Seraphita said nothing about the skirts. She stared vaguely, like a china doll, or a garden goddess, Elsie thought. The house now had few secrets from Elsie. She knew where Seraphita hid bottles, brown bottles of stout, little blue bottles of laudanum, amongst her wool-baskets and hairbrushes. She never touched or moved these bottles; she thought, indeed, of offering help with procuring them, but Seraphita had a trick of not hearing anything that was said, and must have had a satisfactory system already in place, though she never looked awake enough to contrive one.

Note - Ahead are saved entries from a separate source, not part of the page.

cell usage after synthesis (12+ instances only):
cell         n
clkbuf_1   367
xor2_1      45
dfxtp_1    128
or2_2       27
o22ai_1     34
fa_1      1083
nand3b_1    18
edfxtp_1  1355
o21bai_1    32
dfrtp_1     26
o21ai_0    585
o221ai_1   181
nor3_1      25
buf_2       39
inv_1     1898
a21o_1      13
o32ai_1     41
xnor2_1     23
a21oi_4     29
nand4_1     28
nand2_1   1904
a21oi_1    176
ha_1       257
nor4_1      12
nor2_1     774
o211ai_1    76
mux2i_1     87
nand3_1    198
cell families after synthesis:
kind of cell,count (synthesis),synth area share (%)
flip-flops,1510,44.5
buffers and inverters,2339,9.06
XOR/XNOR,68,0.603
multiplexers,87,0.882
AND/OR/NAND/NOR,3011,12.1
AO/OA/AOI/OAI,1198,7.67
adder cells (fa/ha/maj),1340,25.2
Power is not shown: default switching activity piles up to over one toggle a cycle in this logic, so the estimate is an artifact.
--- config.mk ---
export PLATFORM = sky130hd
export DESIGN_NAME = i2c_eeprom_transfer_sequencer
export DESIGN_NICKNAME = d
export VERILOG_FILES = /design/src/rtl/i2cseq_pkg.sv /design/src/rtl/i2c_eeprom_transfer_sequencer.sv
export SDC_FILE = /design/constraint.sdc
export NUM_CORES = 1
export LEC_CHECK = 0
export BUFFER_PORTS_ARGS = -buffer_cell sky130_fd_sc_hd__buf_2
export CAP_MARGIN = 20
export CORE_MARGIN = 3
export CORE_UTILIZATION = 56
export CTS_CLUSTER_DIAMETER = 30
export DETAILED_ROUTE_END_ITERATION = 12
export PLACE_DENSITY = 0.77
export SKIP_CTS_REPAIR_TIMING = 1
export SLEW_MARGIN = 20
export SYNTH_ARGS = -nofsm -noshare
export SYNTH_HDL_FRONTEND = slang
export SYNTH_SLANG_ARGS = --single-unit
--- constraint.sdc ---
create_clock -name aclk -period 3.79 [get_ports aclk]
set_clock_uncertainty 0.1 [all_clocks]
set_input_delay 0 -clock aclk [delete_from_list [all_inputs] [get_ports aclk]]
set_output_delay 0 -clock aclk [all_outputs]
set_load 0.02 [all_outputs]
$ cat src/rtl/glbdf_pkg.sv
// Shared types and constants for the GLB chunk deframer.
// Used by glbdf_parser, glbdf_outq and glb_chunk_deframer; no dependencies.
`timescale 1ns / 1ps

package glbdf_pkg;

  // Container constants (little-endian words as they appear after shifting in)
  localparam logic [31:0] GlbMagic    = 32'h4654_6C67;
  localparam logic [31:0] TypeJson    = 32'h4E4F_534A;
  localparam logic [31:0] TypeBin     = 32'h004E_4942;
  localparam logic [3:0]  HeaderBytes = 4'd12;

  // Result item kinds
  localparam logic KindPayload = 1'b0;
  localparam logic KindStatus  = 1'b1;

  // Channel tags
  localparam logic ChanJson = 1'b0;
  localparam logic ChanBin  = 1'b1;

  // Final status codes
  typedef enum logic [1:0] {
    StOk       = 2'd0,
    StTooShort = 2'd1,
    StBadMagic = 2'd2,
    StNoJson   = 2'd3
  } status_e;

  // Parser phases
  typedef enum logic [2:0] {
    PhHeader   = 3'd0,
    PhChunkHdr = 3'd1,
    PhPayload  = 3'd2,
    PhPad      = 3'd3,
    PhIgnore   = 3'd4
  } phase_e;

  // Input request
  typedef struct packed {
    logic [7:0] data_byte;
    logic       end_of_file;
  } in_t;

  // Result item
  typedef struct packed {
    logic       kind;
    logic [7:0] payload_byte;
    logic       channel;
    logic       chunk_first;
    logic       chunk_final;
    logic [1:0] status;
    logic       dropped_tail;
    logic       last;
  } out_t;

  // Results of one parsed byte, handed to the result queue
  typedef struct packed {
    logic [1:0] cnt;    // number of valid items (0..2)
    out_t       item0;  // written first
    out_t       item1;  // only when cnt == 2
  } push_t;

endpackage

Elsie knew she ought to be sorry for Pomona. The girl liked to follow her around, never offering to help with the housework, though sweetly admiring of Elsie’s achievements, such a delicious soup, such a pretty flower arrangement, such clean windows as there had never been, the sun had never come in so brightly. Pomona did touch Elsie. She stroked her, timidly, when Elsie sat down to sew, she asked if Elsie was happy. She said “We aren’t very lively here, now Imogen is gone,” and Elsie replied tartly that there was plenty of work to be getting on with. Somebody ought to be educating the girl, taking her out to meet possible husbands or teaching her a trade, Elsie thought, not very sympathetically. She wished Pomona would keep her distance. She preferred sitting alone to sew. She was making a not-bad, reasonably sober skirt, covered with willow boughs.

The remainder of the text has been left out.